Now that the government officials at different levels are beginning to use the Soviet-era calls to punish ‘speculators’ for driving up prices, manual control is failing. The more impotent policy measures intended to control inflation appear to be, the more pressure there is to find political means of deflecting criticism and coercing businesses and elites to meet the regime’s needs. That Mishustin told the Duma real incomes actually increased 3% for 2020 reveals how desperate the government is to paint a better picture manipulating data rather than proposing bigger changes. The regime’s self-imposed constraints are now limiting its ability to mobilize public and private resources to address the current crisis, forcing the government to lay groundwork for a renegotiation of the relationship between the state and businesses. Invest more and accept losses when we need, or else face higher taxes, less protection from expropriation, and less or no support from the budget.

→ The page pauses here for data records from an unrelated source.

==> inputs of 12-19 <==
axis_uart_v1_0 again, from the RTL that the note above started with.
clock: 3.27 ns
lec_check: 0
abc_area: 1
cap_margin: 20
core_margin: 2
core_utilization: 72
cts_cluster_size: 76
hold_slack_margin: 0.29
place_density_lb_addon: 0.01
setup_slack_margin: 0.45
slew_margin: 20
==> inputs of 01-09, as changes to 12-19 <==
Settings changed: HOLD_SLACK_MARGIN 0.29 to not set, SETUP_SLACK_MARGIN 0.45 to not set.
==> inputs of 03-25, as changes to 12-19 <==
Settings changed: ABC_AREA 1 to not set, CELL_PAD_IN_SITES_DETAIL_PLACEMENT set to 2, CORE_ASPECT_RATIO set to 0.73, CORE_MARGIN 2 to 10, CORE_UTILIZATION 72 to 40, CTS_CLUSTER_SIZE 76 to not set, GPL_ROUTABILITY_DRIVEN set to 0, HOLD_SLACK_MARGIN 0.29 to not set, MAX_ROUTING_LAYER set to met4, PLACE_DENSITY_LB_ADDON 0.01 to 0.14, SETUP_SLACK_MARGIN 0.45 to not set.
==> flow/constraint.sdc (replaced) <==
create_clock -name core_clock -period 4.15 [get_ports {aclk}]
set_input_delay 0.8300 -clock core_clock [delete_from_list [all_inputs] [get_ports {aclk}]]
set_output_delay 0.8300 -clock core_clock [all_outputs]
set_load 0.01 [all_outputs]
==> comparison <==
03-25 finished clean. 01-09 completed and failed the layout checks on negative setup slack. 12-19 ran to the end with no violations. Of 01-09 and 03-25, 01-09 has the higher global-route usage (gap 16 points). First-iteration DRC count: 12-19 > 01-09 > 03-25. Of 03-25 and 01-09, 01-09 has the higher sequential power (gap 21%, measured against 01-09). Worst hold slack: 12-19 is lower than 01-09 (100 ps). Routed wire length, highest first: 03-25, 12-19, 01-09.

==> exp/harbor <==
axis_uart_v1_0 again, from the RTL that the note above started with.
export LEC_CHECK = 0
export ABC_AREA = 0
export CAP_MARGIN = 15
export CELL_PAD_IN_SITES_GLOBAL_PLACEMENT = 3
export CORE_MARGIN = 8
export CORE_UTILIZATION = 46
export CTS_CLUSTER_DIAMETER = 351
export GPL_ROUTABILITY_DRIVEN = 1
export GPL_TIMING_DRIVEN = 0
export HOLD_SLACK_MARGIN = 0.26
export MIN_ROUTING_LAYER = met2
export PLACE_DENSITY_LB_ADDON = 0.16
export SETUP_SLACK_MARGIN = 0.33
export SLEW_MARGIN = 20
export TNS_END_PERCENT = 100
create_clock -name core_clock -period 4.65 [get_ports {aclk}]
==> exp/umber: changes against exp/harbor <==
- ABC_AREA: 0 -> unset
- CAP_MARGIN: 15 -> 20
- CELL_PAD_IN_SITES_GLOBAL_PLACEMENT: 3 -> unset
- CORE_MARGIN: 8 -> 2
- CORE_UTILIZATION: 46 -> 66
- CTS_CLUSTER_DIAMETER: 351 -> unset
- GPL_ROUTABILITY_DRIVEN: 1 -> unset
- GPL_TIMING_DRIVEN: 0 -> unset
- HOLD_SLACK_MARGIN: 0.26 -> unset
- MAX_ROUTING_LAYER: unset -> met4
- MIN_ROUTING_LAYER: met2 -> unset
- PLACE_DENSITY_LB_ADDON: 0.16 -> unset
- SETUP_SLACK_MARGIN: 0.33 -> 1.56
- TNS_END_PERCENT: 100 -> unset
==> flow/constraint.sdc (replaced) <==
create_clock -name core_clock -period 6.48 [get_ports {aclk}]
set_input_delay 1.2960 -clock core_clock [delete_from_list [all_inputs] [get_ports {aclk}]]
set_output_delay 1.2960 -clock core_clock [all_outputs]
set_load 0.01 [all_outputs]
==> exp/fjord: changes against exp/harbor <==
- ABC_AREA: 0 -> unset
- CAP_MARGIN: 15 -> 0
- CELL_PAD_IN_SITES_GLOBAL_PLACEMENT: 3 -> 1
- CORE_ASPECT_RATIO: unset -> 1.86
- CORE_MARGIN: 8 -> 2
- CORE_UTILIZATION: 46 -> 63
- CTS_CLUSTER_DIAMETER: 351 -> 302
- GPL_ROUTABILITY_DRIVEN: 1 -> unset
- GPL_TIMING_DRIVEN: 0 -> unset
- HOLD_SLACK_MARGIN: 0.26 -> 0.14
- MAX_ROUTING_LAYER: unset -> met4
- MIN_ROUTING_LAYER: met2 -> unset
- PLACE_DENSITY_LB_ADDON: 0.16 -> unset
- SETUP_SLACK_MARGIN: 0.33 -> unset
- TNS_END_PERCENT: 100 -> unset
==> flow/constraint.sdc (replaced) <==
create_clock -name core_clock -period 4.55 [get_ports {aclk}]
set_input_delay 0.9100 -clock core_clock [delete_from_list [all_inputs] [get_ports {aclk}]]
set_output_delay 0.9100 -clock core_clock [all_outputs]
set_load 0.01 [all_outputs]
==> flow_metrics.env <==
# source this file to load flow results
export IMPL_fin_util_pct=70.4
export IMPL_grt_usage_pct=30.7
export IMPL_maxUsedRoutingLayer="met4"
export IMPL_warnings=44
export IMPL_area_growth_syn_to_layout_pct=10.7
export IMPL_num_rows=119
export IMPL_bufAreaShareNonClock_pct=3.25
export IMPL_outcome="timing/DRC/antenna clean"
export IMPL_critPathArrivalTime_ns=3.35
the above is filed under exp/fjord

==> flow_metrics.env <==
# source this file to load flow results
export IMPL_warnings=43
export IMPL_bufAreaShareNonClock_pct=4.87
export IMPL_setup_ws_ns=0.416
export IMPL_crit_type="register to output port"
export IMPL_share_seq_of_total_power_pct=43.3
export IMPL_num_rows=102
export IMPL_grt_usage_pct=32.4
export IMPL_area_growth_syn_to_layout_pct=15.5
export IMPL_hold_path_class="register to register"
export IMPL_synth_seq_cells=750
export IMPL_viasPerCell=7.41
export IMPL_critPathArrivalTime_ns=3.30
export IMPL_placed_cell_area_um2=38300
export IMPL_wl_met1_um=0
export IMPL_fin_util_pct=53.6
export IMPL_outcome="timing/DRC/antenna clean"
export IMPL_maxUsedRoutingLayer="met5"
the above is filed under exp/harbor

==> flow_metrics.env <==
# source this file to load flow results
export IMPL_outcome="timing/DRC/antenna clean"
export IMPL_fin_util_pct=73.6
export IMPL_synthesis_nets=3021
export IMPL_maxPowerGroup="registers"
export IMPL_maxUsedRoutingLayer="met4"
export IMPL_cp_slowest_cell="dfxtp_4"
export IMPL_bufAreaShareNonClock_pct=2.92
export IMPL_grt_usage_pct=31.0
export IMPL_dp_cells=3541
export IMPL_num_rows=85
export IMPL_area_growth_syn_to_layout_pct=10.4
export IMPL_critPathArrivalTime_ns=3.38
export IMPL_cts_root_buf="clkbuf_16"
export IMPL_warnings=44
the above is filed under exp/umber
## job 8084
Design life16, start of the top module:
module life16(
    input clk,
    input load,
    input [255:0] data,
    output reg [255:0] q);
reg [3:0] sum;    
always @(posedge clk) begin
    if (load) begin q <= data; end
    else begin
        for (integer count = 0 ; count < 256 ; count++) begin
        if (count == 0) begin
            sum = q[1] + q[15] + q[16] + q[17] + q[31] + q[240] + q[241] +  q[255]; 
        end else if (count == 15) begin
            sum = q[14] + q[16] + q[0] + q[31] + q[240] + q[254] + q[30]  + q[255];
        end else if (count == 240) begin
            sum = q[0] + q[1] + q[15] + q[239] + q[241] + q[224] + q[225] + q[255];
        end else if (count == 255) begin
            sum = q[0] + q[14] +  q[15] + q[224] + q[238] + q[240] + q[239] + q[254];
        end else if (count > 0 && count < 15) begin
            sum = q[count -1] + q[count +1] + q[count +16] + q[count +15] + q[count +17] + q[count + 240] + q[count +239] + q[count +241];
        end else if (count % 16 == 0) begin 
            sum = q[count -1] + q[count +1] + q[count +15] + q[count +16] + q[count +17] + q[count -15] + q[count -16] + q[count +31];
        end else if (count % 16 == 15)  begin
            sum = q[count -1] + q[count +1] + q[count +15] + q[count -15]  + q[count +16] + q[count -16] + q[count -17]  + q[count -31];
        end else if (count > 240 && count < 255) begin
            sum = q[count -1] + q[count +1] + q[count - 15] + q[count - 16] + q[count - 17] + q[count - 240] + q[count - 241] + q[count - 239];
        end else begin
            sum = q[count -1] + q[count +1] + q[count -15] + q[count -16]  + q[count -17] + q[count +15] + q[count +16] + q[count +17];
        end
        if ((sum == 0 || sum == 1) || (sum >= 4)) begin
         	q[count] <= 0;
    	end else if (sum == 3) begin
         	q[count] <= 1;
    	end
    end
    end
end
endmodule
export LEC_CHECK = 0
export CAP_MARGIN = 20
export CELL_PAD_IN_SITES_GLOBAL_PLACEMENT = 0
export CORE_ASPECT_RATIO = 1.7
export CORE_MARGIN = 2
export CORE_UTILIZATION = 55
export CTS_CLUSTER_SIZE = 34
export GPL_TIMING_DRIVEN = 1
export SLEW_MARGIN = 0
create_clock -name core_clock -period 3.53 [get_ports {clk}]
run.sh (not shown) runs the stock make flow with config.mk's settings and CLKGATE_MAP_FILE=.
Job 8084: complete, dirty (negative setup slack)
Setup of try-indigo:
Design eth_rx, start of the top module:
module eth_rx (
    input wire i_clk,
    input wire i_reset,
    input wire [31:0] i_xver_rx_data,
    output logic [31:0] m00_axis_tdata,
    output logic [3:0] m00_axis_tkeep,
    output logic m00_axis_tvalid,
    output logic m00_axis_tlast,
    output logic m00_axis_tuser
);
    wire [31:0] rx_gearbox_data_out, rx_descrambled_data;
    wire [1:0] rx_header;
    wire rx_data_valid, rx_header_valid;
    wire rx_gearbox_slip;
    wire [31:0] rx_decoded_data;
    wire [3:0] rx_decoded_ctl;
    rx_gearbox #(.REGISTER_OUTPUT(1))
    u_rx_gearbox (
        .i_clk(i_clk),
        .i_reset(i_reset),
        .i_data(i_xver_rx_data),
        .i_slip(rx_gearbox_slip),
        .o_data(rx_gearbox_data_out),
        .o_header(rx_header),
        .o_data_valid(rx_data_valid),
        .o_header_valid(rx_header_valid)
    );
    lock_state u_lock_state(
        .i_clk(i_clk),
        .i_reset(i_reset),
        .i_header(rx_header),
        .i_valid(rx_header_valid),
        .o_slip(rx_gearbox_slip)
    );
    scrambler #(
        .DESCRAMBLE(1)
    ) u_descrambler(
        .i_clk(i_clk),
        .i_reset(i_reset),
        .i_init_done(!i_reset),
        .i_pause(!rx_data_valid),
        .i_data(rx_gearbox_data_out),
        .o_data(rx_descrambled_data)
    );
    decoder u_decoder(
        .i_reset(i_reset),
        .i_rxc(i_clk),
        .i_rxd(rx_descrambled_data),
        .i_rx_header(rx_header),
        .i_rx_data_valid(rx_data_valid),
        .i_rx_header_valid(rx_header_valid),
        .o_rxd(rx_decoded_data),
        .o_rxctl(rx_decoded_ctl)
    );
    wire [3:0] early_term_loc;
    generate for (genvar gi = 0; gi < 4; gi++) begin: l_early_term_loc
        assign early_term_loc[gi] = rx_data_valid && rx_decoded_data[gi*8 +: 8] == RS_TERM && rx_decoded_ctl[gi];
    end endgenerate
    logic [31:0] xgmii_rx_data;
    logic [3:0] xgmii_rx_ctl;
    logic phy_rx_valid;
    logic [3:0] term_loc;
    always_ff @(posedge i_clk)
  ...
Size: ~36000 um^2 of cells after synthesis.
==> flow/config.mk <==
export PLATFORM = sky130hd
export DESIGN_NAME = eth_rx
export DESIGN_NICKNAME = eth_rx
export VERILOG_FILES = /design/flow/design.v
export SDC_FILE = /design/flow/constraint.sdc
export NUM_CORES = 4
export LEC_CHECK = 0
export ABC_AREA = 1
export CAP_MARGIN = 35
export CELL_PAD_IN_SITES_DETAIL_PLACEMENT = 1
export CELL_PAD_IN_SITES_GLOBAL_PLACEMENT = 2
export CORE_ASPECT_RATIO = 0.81
export CORE_MARGIN = 2
export CORE_UTILIZATION = 29
export CTS_CLUSTER_DIAMETER = 215
export GPL_TIMING_DRIVEN = 1
export MAX_ROUTING_LAYER = met4
export SLEW_MARGIN = 20
==> flow/constraint.sdc <==
create_clock -name core_clock -period 6.5 [get_ports {i_clk}]
set_input_delay 1.3000 -clock core_clock [delete_from_list [all_inputs] [get_ports {i_clk}]]
set_output_delay 1.3000 -clock core_clock [all_outputs]
set_load 0.01 [all_outputs]
run.sh (not shown) runs the stock make flow with config.mk's settings and CLKGATE_MAP_FILE=.
Input changes introduced in try-juniper (baseline for comparison: try-indigo):
==> flow/config.mk <==
export PLATFORM = sky130hd
export DESIGN_NAME = eth_rx
export DESIGN_NICKNAME = eth_rx
export VERILOG_FILES = /design/flow/design.v
export SDC_FILE = /design/flow/constraint.sdc
export NUM_CORES = 4
export LEC_CHECK = 0
export CAP_MARGIN = 20
export CORE_MARGIN = 2
export CORE_UTILIZATION = 72
export CTS_CLUSTER_DIAMETER = 321
export CTS_CLUSTER_SIZE = 98
export SLEW_MARGIN = 20
==> flow/constraint.sdc <==
create_clock -name core_clock -period 4.5 [get_ports {i_clk}]
set_input_delay 0.9000 -clock core_clock [delete_from_list [all_inputs] [get_ports {i_clk}]]
set_output_delay 0.9000 -clock core_clock [all_outputs]
set_load 0.01 [all_outputs]
Results
Sort try-indigo and try-juniper by initial standard-cell utilization of the core, descending, and try-juniper comes first. Per the comparison of try-juniper with try-indigo, die extent in x decreased by about 40% relative to the old numbers; die size decreased by 74000 um^2 relative to the old numbers; total placed instance area increased by 7.4% relative to the old numbers; post-synthesis sequential area ratio decreased by 0.55 points relative to the old numbers. From try-indigo to try-juniper the numbers moved as follows: synthesis area per yosys grew by 840 um^2; share of flip-flops with an asynchronous set or reset after synthesis held steady. As the logs show, try-juniper stopped at 5_1_grt after a tool error, so it never reached the end of the flow.
## Diff of input files: try-garnet against try-juniper
--- a/flow/config.mk
+++ b/flow/config.mk
@@ -10,3 +10 @@
-export CORE_UTILIZATION = 72
-export CTS_CLUSTER_DIAMETER = 321
-export CTS_CLUSTER_SIZE = 98
+export CORE_UTILIZATION = 40
==> flow/constraint.sdc <==
create_clock -name core_clock -period 6.29 [get_ports {i_clk}]
set_input_delay 1.2580 -clock core_clock [delete_from_list [all_inputs] [get_ports {i_clk}]]
set_output_delay 1.2580 -clock core_clock [all_outputs]
set_load 0.01 [all_outputs]
try-garnet: done, clean on timing, DRC and antenna
try-garnet: number of rows in the core area higher than try-juniper
Summary of try-garnet over try-juniper: number of buffers added by the clock tree synthesis step now larger; core utilization at floorplan now smaller; count of H-tree levels built during CTS now larger.
STATUS core box area: try-garnet loses against try-juniper
try-garnet — number of post-CTS setup repair buffers 50 lower, try-juniper as reference
### try-garnet -> try-ember
--- a/flow/config.mk
+++ b/flow/config.mk
@@ -7,0 +8 @@
+export ABC_AREA = 1
@@ -8,0 +10 @@
+export CORE_ASPECT_RATIO = 0.5
@@ -10 +12,3 @@
-export CORE_UTILIZATION = 40
+export CORE_UTILIZATION = 72
+export CTS_CLUSTER_DIAMETER = 321
+export CTS_CLUSTER_SIZE = 98
@@ -11,0 +16 @@
+export TNS_END_PERCENT = 10
==> flow/constraint.sdc <==
create_clock -name core_clock -period 2.78 [get_ports {i_clk}]
set_input_delay 0.5560 -clock core_clock [delete_from_list [all_inputs] [get_ports {i_clk}]]
set_output_delay 0.5560 -clock core_clock [all_outputs]
set_load 0.01 [all_outputs]
--- outcome ---
Status(try-ember) = ERROR, stage = 5_1_grt
~same adder and majority cell fraction of the synthesized area in try-ember and try-garnet
Compared with try-garnet, in try-ember routability congestion estimate now sits higher, parity-gate share of the synthesized area counting xor and xnor cells now sits lower, cell count after placement now sits higher, cell row count now sits lower, multiplexer fraction of the synthesized cell area now sits lower.
Taking try-garnet as 1.0, try-ember lands at 1.15 on placed instance area.
try-ember vs try-garnet — total half-perimeter wirelength after legalization and detailed placement climbed by more than 10%
Lower die size goes to try-ember over try-garnet.
Area after synthesis ended up about 2.3% lower on try-ember than on try-garnet.
Comparing try-ember and try-garnet, number of H-tree levels is higher on try-garnet.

Mishustin is promising to help every other family and a return to growth. He knows neither will be adequate in the current circumstances but maintaining the appearance that the state is doing something still matters. The lack of capacity to address economic problems has created a self-reinforcing loop in search of stability. Every failure of manual control strengthens the political logic of using yet more of it to control or coerce necessary outcomes in the absence of state spending and capacity. The contradictions between the macroeconomic orthodoxy of Putinism and its real effects on the economy and politics have led to a prolonged cycle of stagflation. When the West experienced this combination of stagnant demand and higher inflation levels in the 1970s, it fostered the intellectual revolution that created the neoliberal orthodoxy Russian policymakers have largely adopted when it comes to macroeconomic governance. The effects of the Global Financial Crisis and COVID have spurred a reconsideration of these assumptions in the United States and Europe, but not in Russia. Mishustin and the government are trapped by an outdated consensus that serves the political priorities of the Kremlin – maintaining reserves and the power to distribute financial resources at all costs regardless of the worsening damage to the economy and the public.